● Your assignment: Within the records below, find each line that holds the string "cycles", then copy it.

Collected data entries
Source: an optimization exercise on an open RTL-to-GDS flow (aim: small area, a short achievable clock period and few clock cycles per item). Production flows keep margins and buffers that such runs may drop.
RTL that was checked went through simulation tests only; none was proved equivalent to the original.
Power is estimated from default activity; no workload was simulated.

run 1:
Design bigreg_bcd, start of the top module:
module bigreg_bcd (
    input  wire         clk,
    input  wire         rst,       
    input  wire         start,     
    input  wire         op,        
    input  wire [127:0] src,
    output wire         ready,
    output reg          done,
    output wire [255:0] result
);
clock: 10.0 ns
lec_check: 0
abc_area: 1
cap_margin: 20
core_margin: 2
core_utilization: 60
setup_slack_margin: 5
slew_margin: 20
standard.sh (not shown) runs the stock make flow with config.mk's settings and CLKGATE_MAP_FILE= SYNTH_SCRIPT=/design/flow/synth_recipe.tcl, a recipe that flattens the netlist after the stock synthesis.
==> flow/flow/run.sh <==
#!/bin/bash
set -euo pipefail
bash standard.sh SETUP_SLACK_MARGIN=6.9 \
  "BUFFER_PORTS_ARGS=-buffer_cell sky130_fd_sc_hd__buf_1" \
  "CTS_ARGS=-sink_clustering_enable -repair_clock_nets -dont_use_dummy_load" \
  finish > standard.log 2>&1
Testbench counts of run 1, summed over its fixed seeds: cycles 10,856, items 384.
Relative to run 1, the following input files were edited for run 2:
==> flow/flow/run.sh <==
#!/bin/bash
set -euo pipefail
cp -r "$FLOW_HOME/scripts" scripts_mod
cp flow/abc_area.script scripts_mod/abc_area.script
bash standard.sh SCRIPTS_DIR="$PWD/scripts_mod" SETUP_SLACK_MARGIN=6.8 "BUFFER_PORTS_ARGS=-buffer_cell sky130_fd_sc_hd__buf_1" finish > standard.log 2>&1
==> flow/flow/abc_area.script (new file) <==
strash
&get -n
&deepsyn -T 60
&dch -f
&nf
&put
Notes after the runs:
Result for run 2 and run 1: all clean
The inverter count of the layout excluding clock inverters in run 2 is 0.088 times that in run 1.
Floorplan die width ended up 5.8% lower on run 2 than on run 1.
In the tables for run 2 and run 1, number of buffers added for setup after CTS reads higher with run 2.
Looking at synthesized area across run 2 and run 1, the one that comes out lower is run 2.
Lower total routing usage reported by global routing was reported by run 1, not run 2.
On first-pass GRT wire length, run 1 loses to run 2.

● Written solution:
Source: an optimization exercise on an open RTL-to-GDS flow (aim: small area, a short achievable clock period and few clock cycles per item). Production flows keep margins and buffers that such runs may drop.
Testbench counts of run 1, summed over its fixed seeds: cycles 10,856, items 384.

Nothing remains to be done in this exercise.